Senate debates
Thursday, 22 June 2023
Bills
Migration Amendment (Overseas Organ Transplant Disclosure and Other Measures) Bill 2023; Second Reading
11:42 am
Dean Smith (WA, Liberal Party, Shadow Assistant Minister for Competition, Charities and Treasury) Share this | Hansard source
I move:
That this bill be now read a second time.
I seek leave to table an explanatory memorandum relating to the bill.
Leave granted.
I table an explanatory memorandum and seek leave to have the second reading speech incorporated in Hansard.
Leave granted.
The speech read as follows—
Introduction
I rise to commend this Bill to the Senate.
The amendments proposed in the Migration Amendment (Overseas Organ Transplant Disclosure and Other Measures) Bill 2023 are sensible and non-controversial, but they are also meaningful improvements that will advance Australia's mission to uphold and enhance human rights -both here and around the world.
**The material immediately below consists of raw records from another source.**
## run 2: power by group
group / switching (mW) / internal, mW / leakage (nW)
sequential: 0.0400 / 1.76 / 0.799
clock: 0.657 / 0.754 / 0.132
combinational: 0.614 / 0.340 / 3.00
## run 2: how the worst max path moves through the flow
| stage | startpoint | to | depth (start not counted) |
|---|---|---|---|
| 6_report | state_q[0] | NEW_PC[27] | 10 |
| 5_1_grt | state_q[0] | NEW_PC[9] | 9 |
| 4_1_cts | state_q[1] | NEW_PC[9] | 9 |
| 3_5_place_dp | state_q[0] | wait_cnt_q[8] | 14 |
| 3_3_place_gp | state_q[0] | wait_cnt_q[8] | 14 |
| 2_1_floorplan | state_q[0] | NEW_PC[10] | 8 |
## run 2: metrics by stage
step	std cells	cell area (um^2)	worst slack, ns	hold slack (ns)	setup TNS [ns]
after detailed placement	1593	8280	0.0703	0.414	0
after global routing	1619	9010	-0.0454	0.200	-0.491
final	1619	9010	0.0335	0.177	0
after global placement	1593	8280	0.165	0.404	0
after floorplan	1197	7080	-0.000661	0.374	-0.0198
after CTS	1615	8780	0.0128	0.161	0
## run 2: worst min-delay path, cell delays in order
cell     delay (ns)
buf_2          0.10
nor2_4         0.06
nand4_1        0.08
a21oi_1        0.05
## src/rtl/noc_request_scheduler.sv

```systemverilog
// ---------------------------------------------------------------------------
// noc_request_scheduler
//   Upstream feeder for the 2x2 mesh. Keeps one request FIFO per processor
//   (entries hold {len[7:0], dest[1:0]}) and runs one independent FSM per
//   source that drives that processor's 11-bit configure word
//   {len, dest, req}. Issue is paced on processor_ready[n], so each source
//   has at most one transaction in flight.
//
// Parameters
//   DEPTH        entries per FIFO (power of 2, >= 2)
//   ACK_TIMEOUT  cycles to wait for processor_ready to fall before re-pulsing
//
// Ports
//   clock            in   1   rising-edge clock
//   reset            in   1   asynchronous active-low reset
//   push_valid       in   1   enqueue request this cycle
//   push_src         in   2   source processor / FIFO select
//   push_dst         in   2   destination processor
//   push_len         in   8   burst length (0 is rejected)
//   push_ready       out  1   FIFO[push_src] can take a push this cycle
//   processor_ready  in   4   mesh ready, bit n = Pn
//   p0..p3_configure out  11  {len, dest, req} to mesh Pn
//   busy             out  4   source n has a transaction in flight
//   fifo_empty       out  4   FIFO n empty (registered, exact)
//   err_zero_len     out  1   1-cycle pulse: a zero-length push was dropped
//
// Optional feature (macro NOC_SCHED_STATS_EN)
//   Adds output done_count[63:0]: 16-bit saturating completion counter per
//   source, [16n+15:16n] for Pn, bumped on every WAIT_DONE -> IDLE.
// ---------------------------------------------------------------------------
module noc_request_scheduler #(
  parameter int DEPTH       = 4,
  parameter int ACK_TIMEOUT = 15
) (
  input  logic        clock,
  input  logic        reset,
  input  logic        push_valid,
  input  logic [1:0]  push_src,
  input  logic [1:0]  push_dst,
  input  logic [7:0]  push_len,
  output logic        push_ready,
  input  logic [3:0]  processor_ready,
  output logic [10:0] p0_configure,
  output logic [10:0] p1_configure,
  output logic [10:0] p2_configure,
  output logic [10:0] p3_configure,
  output logic [3:0]  busy,
  output logic [3:0]  fifo_empty,
  output logic        err_zero_len
`ifdef NOC_SCHED_STATS_EN
  ,
  output logic [63:0] done_count
`endif
);

  localparam int AW = $clog2(DEPTH);
  localparam int PW = AW + 1;
  localparam int TW = $clog2(ACK_TIMEOUT + 1);

  typedef enum logic [1:0] {
    S_IDLE      = 2'd0,
    S_ISSUE     = 2'd1,
    S_WAIT_ACK  = 2'd2,
    S_WAIT_DONE = 2'd3
  } state_t;

  logic [3:0]  w_full;
  logic [3:0]  w_pop;
  logic        w_push_ok;
  logic [10:0] w_cfg [4];
  logic        r_err_zero_len;

  // A full FIFO still takes a push on the edge its head is popped.
  assign push_ready = !w_full[push_src] || w_pop[push_src];
  assign w_push_ok  = push_valid && push_ready;

  always_ff @(posedge clock or negedge reset) begin
    if (!reset) r_err_zero_len <= 1'b0;
    else        r_err_zero_len <= w_push_ok && (push_len == 8'd0);
  end

  assign err_zero_len = r_err_zero_len;

  for (genvar n = 0; n < 4; n++) begin : g_src
    logic [9:0]    r_mem [DEPTH];
    logic [PW-1:0] r_wr_ptr;
    logic [PW-1:0] r_rd_ptr;
    logic          r_empty;
    state_t        r_state;
    state_t        w_state_nxt;
    logic [TW-1:0] r_timer;
    logic [7:0]    r_len;
    logic [1:0]    r_dst;
    logic          w_wr_en;
    logic [PW-1:0] w_wr_nxt;
    logic [PW-1:0] w_rd_nxt;

    assign w_wr_en  = w_push_ok && (push_src == 2'(n)) && (push_len != 8'd0);
    assign w_pop[n] = (r_state == S_IDLE) && !r_empty && processor_ready[n];
    assign w_full[n] = (r_wr_ptr[AW] != r_rd_ptr[AW]) &&
                       (r_wr_ptr[AW-1:0] == r_rd_ptr[AW-1:0]);
    assign w_wr_nxt = r_wr_ptr + PW'(w_wr_en);
    assign w_rd_nxt = r_rd_ptr + PW'(w_pop[n]);

    // Storage is not reset; validity is carried by the pointers.
    always_ff @(posedge clock) begin
      if (w_wr_en) r_mem[r_wr_ptr[AW-1:0]] <= {push_len, push_dst};
    end

    // Empty is computed from the next pointers so the registered flag is exact.
    always_ff @(posedge clock or negedge reset) begin
      if (!reset) begin
        r_wr_ptr <= '0;
        r_rd_ptr <= '0;
        r_empty  <= 1'b1;
      end else begin
        r_wr_ptr <= w_wr_nxt;
        r_rd_ptr <= w_rd_nxt;
        r_empty  <= (w_wr_nxt == w_rd_nxt);
      end
    end

    always_ff @(posedge clock or negedge reset) begin
      if (!reset) r_state <= S_IDLE;
      else        r_state <= w_state_nxt;
    end

    // The timer is cleared while in ISSUE, so matching ACK_TIMEOUT-1 in
    // WAIT_ACK gives a re-pulse period of ACK_TIMEOUT+1 cycles.
    always_comb begin
      w_state_nxt = r_state;
      case (r_state)
        S_IDLE:      if (w_pop[n]) w_state_nxt = S_ISSUE;
        S_ISSUE:     w_state_nxt = S_WAIT_ACK;
        S_WAIT_ACK: begin
          if (!processor_ready[n])                    w_state_nxt = S_WAIT_DONE;
          else if (r_timer == TW'(ACK_TIMEOUT - 1))   w_state_nxt = S_ISSUE;
        end
        S_WAIT_DONE: if (processor_ready[n]) w_state_nxt = S_IDLE;
        default:     w_state_nxt = S_IDLE;
      endcase
    end

    // Head word is latched on the pop edge and held until the next pop.
    always_ff @(posedge clock or negedge reset) begin
      if (!reset) begin
        r_len   <= '0;
        r_dst   <= '0;
        r_timer <= '0;
      end else begin
        if (w_pop[n]) {r_len, r_dst} <= r_mem[r_rd_ptr[AW-1:0]];
        if (r_state == S_ISSUE)         r_timer <= '0;
        else if (r_state == S_WAIT_ACK) r_timer <= r_timer + 1'b1;
      end
    end

    assign w_cfg[n]      = {r_len, r_dst, (r_state == S_ISSUE)};
    assign busy[n]       = (r_state != S_IDLE);
    assign fifo_empty[n] = r_empty;

`ifdef NOC_SCHED_STATS_EN
    logic [15:0] r_done_cnt;

    always_ff @(posedge clock or negedge reset) begin
      if (!reset) begin
        r_done_cnt <= '0;
      end else if ((r_state == S_WAIT_DONE) && processor_ready[n] &&
                   (r_done_cnt != 16'hFFFF)) begin
        r_done_cnt <= r_done_cnt + 16'd1;
      end
    end

    assign done_count[16*n +: 16] = r_done_cnt;
`endif
  end

  assign p0_configure = w_cfg[0];
  assign p1_configure = w_cfg[1];
  assign p2_configure = w_cfg[2];
  assign p3_configure = w_cfg[3];

endmodule

```
**src/rtl/vt512_pkg.sv**
```systemverilog
// Shared types and constants for the VT512 Wishbone image master.
// These are the FSM state encoding, the VT512 slave window bases and the
// per-word address stride.
package vt512_pkg;

    typedef enum logic [2:0] {
        ST_IDLE      = 3'd0,
        ST_WAIT_DATA = 3'd1,
        ST_REQ       = 3'd2,
        ST_GAP       = 3'd3,
        ST_FINISH    = 3'd4
    } state_t;

    // VT512 slave windows ("AN" + window letter in the third byte)
    localparam logic [31:0] VT512_ADR_CTRL   = 32'h414E_4300;
    localparam logic [31:0] VT512_ADR_WEIGHT = 32'h414E_5700;
    localparam logic [31:0] VT512_ADR_BIAS   = 32'h414E_4200;
    localparam logic [31:0] VT512_ADR_IMAGE  = 32'h414E_4900;

    // Byte distance between consecutive 32-bit words
    localparam logic [31:0] VT512_WORD_STRIDE = 32'd4;

endpackage

```
**src/rtl/vt512_sync_fifo.sv**
```systemverilog
// Single-clock FIFO with push/pop/flush, full/empty flags and fill level.
// FIFO_DEPTH must be a power of two (>= 2). The head word is visible on
// data_o whenever empty_o is low. Flush takes priority over push and pop.
module vt512_sync_fifo #(
    parameter int DATA_WIDTH = 32,
    parameter int FIFO_DEPTH = 4
) (
    input  logic                              clk_i,
    input  logic                              rst_ni,
    input  logic                              push_i,
    input  logic [DATA_WIDTH-1:0]             data_i,
    input  logic                              pop_i,
    input  logic                              flush_i,
    output logic [DATA_WIDTH-1:0]             data_o,
    output logic                              full_o,
    output logic                              empty_o,
    output logic [$clog2(FIFO_DEPTH):0]       level_o
);

    localparam int AW = $clog2(FIFO_DEPTH);

    logic [DATA_WIDTH-1:0] mem_q [FIFO_DEPTH];
    logic [AW:0]           wr_ptr_q, wr_ptr_d;
    logic [AW:0]           rd_ptr_q, rd_ptr_d;
    logic                  do_push, do_pop;

    assign level_o = wr_ptr_q - rd_ptr_q;
    assign full_o  = (level_o == (AW+1)'(FIFO_DEPTH));
    assign empty_o = (wr_ptr_q == rd_ptr_q);
    assign data_o  = mem_q[rd_ptr_q[AW-1:0]];

    assign do_push = push_i & ~full_o;
    assign do_pop  = pop_i & ~empty_o;

    // Next pointer values; a flush empties the FIFO in one cycle
    always_comb begin
        wr_ptr_d = wr_ptr_q;
        rd_ptr_d = rd_ptr_q;
        if (flush_i) begin
            wr_ptr_d = '0;
            rd_ptr_d = '0;
        end else begin
            if (do_push) wr_ptr_d = wr_ptr_q + 1'b1;
            if (do_pop)  rd_ptr_d = rd_ptr_q + 1'b1;
        end
    end

    // Pointer registers
    always_ff @(posedge clk_i or negedge rst_ni) begin
        if (!rst_ni) begin
            wr_ptr_q <= '0;
            rd_ptr_q <= '0;
        end else begin
            wr_ptr_q <= wr_ptr_d;
            rd_ptr_q <= rd_ptr_d;
        end
    end

    // Storage write; contents need no reset since the pointers gate reads
    always_ff @(posedge clk_i) begin
        if (do_push && !flush_i) mem_q[wr_ptr_q[AW-1:0]] <= data_i;
    end

endmodule

```
**src/rtl/vt512_wb_image_master.sv**
```systemverilog
// Wishbone classic-cycle write initiator streaming pixel words to a slave.
// Pixel stream handshake: a word moves when pix_valid_i and pix_ready_o are
// both high on a rising edge; the source must hold data stable while valid
// is high and unaccepted.
// Optional feature: define VT512_WB_TIMEOUT_EN to abort a cycle that waits
// TIMEOUT_CYCLES with stb high and no termination (treated like err_i).
module vt512_wb_image_master
    import vt512_pkg::*;
#(
    parameter int DATA_WIDTH     = 32,
    parameter int FIFO_DEPTH     = 4,
    parameter int TIMEOUT_CYCLES = 255
) (
    input  logic                  wb_clk_i,
    input  logic                  wb_rst_ni,
    input  logic                  start_i,
    input  logic [31:0]           base_adr_i,
    input  logic [15:0]           word_count_i,
    input  logic                  addr_inc_i,
    input  logic                  pix_valid_i,
    input  logic [DATA_WIDTH-1:0] pix_data_i,
    output logic                  pix_ready_o,
    output logic                  wbm_cyc_o,
    output logic                  wbm_stb_o,
    output logic                  wbm_we_o,
    output logic [3:0]            wbm_sel_o,
    output logic [31:0]           wbm_adr_o,
    output logic [DATA_WIDTH-1:0] wbm_dat_o,
    input  logic                  wbm_ack_i,
    input  logic                  wbm_err_i,
    output logic                  busy_o,
    output logic                  done_o,
    output logic                  err_o,
    output logic [15:0]           words_sent_o,
    output state_t                dbg_state_o
);

    localparam int LW = $clog2(FIFO_DEPTH) + 1;

    state_t                state_q, state_d;
    logic                  cyc_q, cyc_d;
    logic [31:0]           adr_q, adr_d;
    logic [DATA_WIDTH-1:0] dat_q, dat_d;
    logic [15:0]           cnt_q, cnt_d;
    logic                  inc_q, inc_d;
    logic [15:0]           sent_q, sent_d;
    logic [15:0]           acc_q, acc_d;
    logic                  err_q, err_d;
    logic                  busy_q, busy_d;
    logic                  done_q, done_d;
    logic                  ready_q, ready_d;
    logic                  push, pop, flush, timeout;
    logic [DATA_WIDTH-1:0] fifo_head;
    logic                  fifo_full, fifo_empty;
    logic [LW-1:0]         fifo_level, level_d;

    assign push = pix_valid_i & ready_q;

    vt512_sync_fifo #(
        .DATA_WIDTH(DATA_WIDTH),
        .FIFO_DEPTH(FIFO_DEPTH)
    ) u_fifo (
        .clk_i  (wb_clk_i),
        .rst_ni (wb_rst_ni),
        .push_i (push),
        .data_i (pix_data_i),
        .pop_i  (pop),
        .flush_i(flush),
        .data_o (fifo_head),
        .full_o (fifo_full),
        .empty_o(fifo_empty),
        .level_o(fifo_level)
    );

`ifdef VT512_WB_TIMEOUT_EN
    logic [15:0] tmo_q, tmo_d;

    // Count cycles spent in REQ; restarts for every new bus cycle
    always_comb begin
        tmo_d = '0;
        if (state_q == ST_REQ) tmo_d = tmo_q + 16'd1;
    end

    // Timeout counter register
    always_ff @(posedge wb_clk_i or negedge wb_rst_ni) begin
        if (!wb_rst_ni) tmo_q <= '0;
        else            tmo_q <= tmo_d;
    end

    assign timeout = (state_q == ST_REQ) && (tmo_q == 16'(TIMEOUT_CYCLES - 1));
`else
    localparam int unused_timeout_cycles = TIMEOUT_CYCLES;
    assign timeout = 1'b0;
`endif

    // Next state, bus request, counters and registered status outputs
    always_comb begin
        state_d = state_q;
        cyc_d   = cyc_q;
        adr_d   = adr_q;
        dat_d   = dat_q;
        cnt_d   = cnt_q;
        inc_d   = inc_q;
        sent_d  = sent_q;
        acc_d   = acc_q;
        err_d   = err_q;
        pop     = 1'b0;
        flush   = 1'b0;

        if (push) acc_d = acc_q + 16'd1;

        case (state_q)
            ST_IDLE: begin
                if (start_i) begin
                    adr_d   = base_adr_i;
                    cnt_d   = word_count_i;
                    inc_d   = addr_inc_i;
                    sent_d  = '0;
                    acc_d   = '0;
                    err_d   = 1'b0;
                    state_d = (word_count_i == 16'd0) ? ST_FINISH : ST_WAIT_DATA;
                end
            end
            // GAP keeps the bus idle for one cycle but may load the next word
            ST_WAIT_DATA, ST_GAP: begin
                if (!fifo_empty) begin
                    cyc_d   = 1'b1;
                    dat_d   = fifo_head;
                    state_d = ST_REQ;
                end else begin
                    state_d = ST_WAIT_DATA;
                end
            end
            ST_REQ: begin
                if (wbm_err_i || timeout) begin
                    err_d   = 1'b1;
                    cyc_d   = 1'b0;
                    flush   = 1'b1;
                    state_d = ST_FINISH;
                end else if (wbm_ack_i) begin
                    pop     = 1'b1;
                    cyc_d   = 1'b0;
                    sent_d  = sent_q + 16'd1;
                    if (inc_q) adr_d = adr_q + VT512_WORD_STRIDE;
                    state_d = (sent_d == cnt_q) ? ST_FINISH : ST_GAP;
                end
            end
            ST_FINISH: state_d = ST_IDLE;
            default:   state_d = ST_IDLE;
        endcase

        level_d = flush ? '0 : (fifo_level + LW'(push) - LW'(pop));
        busy_d  = (state_d != ST_IDLE);
        done_d  = (state_d == ST_FINISH);
        ready_d = ((state_d == ST_WAIT_DATA) || (state_d == ST_REQ) || (state_d == ST_GAP))
                  && (level_d != LW'(FIFO_DEPTH)) && (acc_d < cnt_d);
    end

    // State and output registers; reset drops the bus cycle immediately
    always_ff @(posedge wb_clk_i or negedge wb_rst_ni) begin
        if (!wb_rst_ni) begin
            state_q <= ST_IDLE;
            cyc_q   <= 1'b0;
            adr_q   <= '0;
            dat_q   <= '0;
            cnt_q   <= '0;
            inc_q   <= 1'b0;
            sent_q  <= '0;
            acc_q   <= '0;
            err_q   <= 1'b0;
            busy_q  <= 1'b0;
            done_q  <= 1'b0;
            ready_q <= 1'b0;
        end else begin
            state_q <= state_d;
            cyc_q   <= cyc_d;
            adr_q   <= adr_d;
            dat_q   <= dat_d;
            cnt_q   <= cnt_d;
            inc_q   <= inc_d;
            sent_q  <= sent_d;
            acc_q   <= acc_d;
            err_q   <= err_d;
            busy_q  <= busy_d;
            done_q  <= done_d;
            ready_q <= ready_d;
        end
    end

    assign wbm_cyc_o    = cyc_q;
    assign wbm_stb_o    = cyc_q;
    assign wbm_we_o     = cyc_q;
    assign wbm_sel_o    = {4{cyc_q}};
    assign wbm_adr_o    = adr_q;
    assign wbm_dat_o    = dat_q;
    assign pix_ready_o  = ready_q;
    assign busy_o       = busy_q;
    assign done_o       = done_q;
    assign err_o        = err_q;
    assign words_sent_o = sent_q;
    assign dbg_state_o  = state_q;

endmodule

```
$ cat src/rtl/pad_reconfig_seq.sv
// Sequences a single pad's mux/cfg change: gate OE, drain, apply, settle, release.
module pad_reconfig_seq
    import pad_ctrl_pkg::*;
#(
    parameter int N_IO        = N_IO_DEF,
    parameter int NBIT_PADCFG = NBIT_PADCFG_DEF,
    parameter int MUX_W       = MUX_W_DEF,
    parameter int DRAIN_CYC   = DRAIN_CYC_DEF,
    parameter int SETTLE_CYC  = SETTLE_CYC_DEF,
    parameter int IDX_W       = $clog2(N_IO)
) (
    input  logic                                clk_i,
    input  logic                                rst_ni,
    input  logic                                req_valid_i,
    output logic                                req_ready_o,
    input  logic [IDX_W-1:0]                    req_pad_i,
    input  logic [MUX_W-1:0]                    req_mux_i,
    input  logic [NBIT_PADCFG-1:0]              req_cfg_i,
    output logic                                done_o,
    output logic                                err_o,
    output logic                                busy_o,
    output logic [N_IO-1:0][MUX_W-1:0]          pad_mux_o,
    output logic [N_IO-1:0][NBIT_PADCFG-1:0]    pad_cfg_o,
    output logic [N_IO-1:0]                     pad_gate_o
);

    localparam int               CNT_W     = cnt_width(DRAIN_CYC, SETTLE_CYC);
    localparam logic [CNT_W-1:0] DRAIN_LD  = CNT_W'(DRAIN_CYC - 1);
    localparam logic [CNT_W-1:0] SETTLE_LD = CNT_W'(SETTLE_CYC - 1);

    pad_seq_state_e                  state_q;
    pad_req_t                        req_q;
    logic                            chg_q;
    logic                            done_q;
    logic                            err_q;
    logic [N_IO-1:0][MUX_W-1:0]      pad_mux_q;
    logic [N_IO-1:0][NBIT_PADCFG-1:0] pad_cfg_q;

    logic                            pad_ok;
    logic [MUX_W-1:0]                cur_mux;
    logic [NBIT_PADCFG-1:0]          cur_cfg;
    logic                            mux_diff;
    logic                            cfg_diff;
    logic                            accept;
    logic                            tmr_load;
    logic [CNT_W-1:0]                tmr_load_val;
    logic                            tmr_en;
    logic                            tmr_zero;

    assign pad_ok = ({1'b0, req_pad_i} < (IDX_W+1)'(N_IO));

    // Guard the lookup so an out-of-range index never reads past the array.
    always_comb begin
        cur_mux = '0;
        cur_cfg = '0;
        if (pad_ok) begin
            cur_mux = pad_mux_q[req_pad_i];
            cur_cfg = pad_cfg_q[req_pad_i];
        end
    end

    assign mux_diff = (cur_mux != req_mux_i);
    assign cfg_diff = (cur_cfg != req_cfg_i);
    assign accept   = (state_q == ST_IDLE) && req_valid_i;

    assign tmr_load     = (accept && pad_ok && mux_diff) || ((state_q == ST_APPLY) && chg_q);
    assign tmr_load_val = (state_q == ST_IDLE) ? DRAIN_LD : SETTLE_LD;
    assign tmr_en       = (state_q == ST_DRAIN) || (state_q == ST_SETTLE);

    pad_seq_timer #(.CNT_W(CNT_W)) u_timer (
        .clk_i      (clk_i),
        .rst_ni     (rst_ni),
        .load_i     (tmr_load),
        .load_val_i (tmr_load_val),
        .en_i       (tmr_en),
        .zero_o     (tmr_zero)
    );

    always_ff @(posedge clk_i or negedge rst_ni) begin
        if (!rst_ni) begin
            state_q   <= ST_IDLE;
            req_q     <= '0;
            chg_q     <= 1'b0;
            done_q    <= 1'b0;
            err_q     <= 1'b0;
            pad_mux_q <= '0;
            pad_cfg_q <= '0;
        end else begin
            done_q <= 1'b0;
            err_q  <= 1'b0;
            case (state_q)
                ST_IDLE: begin
                    if (accept) begin
                        req_q.pad <= req_pad_i;
                        req_q.mux <= req_mux_i;
                        req_q.cfg <= req_cfg_i;
                        if (!pad_ok) begin
                            state_q <= ST_ERR;
                            err_q   <= 1'b1;
                        end else if (mux_diff) begin
                            state_q <= ST_DRAIN;
                            chg_q   <= 1'b1;
                        end else if (cfg_diff) begin
                            state_q <= ST_APPLY;
                        end else begin
                            state_q <= ST_DONE;
                            done_q  <= 1'b1;
                        end
                    end
                end
                ST_DRAIN: begin
                    if (tmr_zero) state_q <= ST_APPLY;
                end
                ST_APPLY: begin
                    pad_mux_q[req_q.pad] <= req_q.mux;
                    pad_cfg_q[req_q.pad] <= req_q.cfg;
                    if (chg_q) begin
                        state_q <= ST_SETTLE;
                    end else begin
                        state_q <= ST_DONE;
                        done_q  <= 1'b1;
                    end
                end
                ST_SETTLE: begin
                    if (tmr_zero) begin
                        state_q <= ST_DONE;
                        done_q  <= 1'b1;
                        chg_q   <= 1'b0;
                    end
                end
                default: state_q <= ST_IDLE;
            endcase
        end
    end

    // chg_q is high only across DRAIN..SETTLE of a mux change, so the gate is fully registered.
    for (genvar i = 0; i < N_IO; i++) begin : g_gate
        assign pad_gate_o[i] = chg_q && (req_q.pad == IDX_W'(i));
    end

    assign req_ready_o = (state_q == ST_IDLE);
    assign busy_o      = (state_q != ST_IDLE);
    assign done_o      = done_q;
    assign err_o       = err_q;
    assign pad_mux_o   = pad_mux_q;
    assign pad_cfg_o   = pad_cfg_q;

endmodule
Organ trafficking is a uniquely appalling violation of the dignity of the individual, defined by the unethical removal, transfer, or commercialisation of human organs for transplantation outside legal frameworks.
The matter of organ harvesting and trafficking has been the subject of discussion and inquiry over many years.
Features of this Bill derive primarily from inquiry and recommendations made by the Human Rights sub-committee of the Joint Standing Committee on Foreign Affairs, Defence and Trade report Compassion, Not Commerce: An inquiry into Human Organ Trafficking and Organ Transplant Tourism, which wastabled in November 2018.
This report recommended a mandatory reporting scheme, where medical professionals would carry an obligation to report any knowledge or suspicion of a commercial transplant taking place.
Balancing the need to report data that can be used to counter organ trafficking practices internationally with the need to preserve an individual's right to reasonable medical privacy, this Bill instead proposes the mandatory reporting of overseas transplants mechanism be undertaken via the incoming passenger card.
What the Bill does
The amendments provided for in this Bill:
If this is the case, the individual will be required to disclose the name of the medical facility where that transplant occurred, and the town and/or city and country of the facility.
This information is to be disclosed by persons entering Australia via the incoming passenger card.
The resulting data will then be made available to the responsible Minister, who will be required to table an annual report in the Parliament detailing:
- Migration Act 1958
These measures are purposefully designed to assist in global efforts to prevent organ trafficking.
Australia's approach thus far
In 2005, the Australian Government criminalised organ trafficking under the Criminal Code Act 1995 and, in 2013, strengthened the Commonwealth Criminal Code by introducing four stand-alone organ trafficking offences.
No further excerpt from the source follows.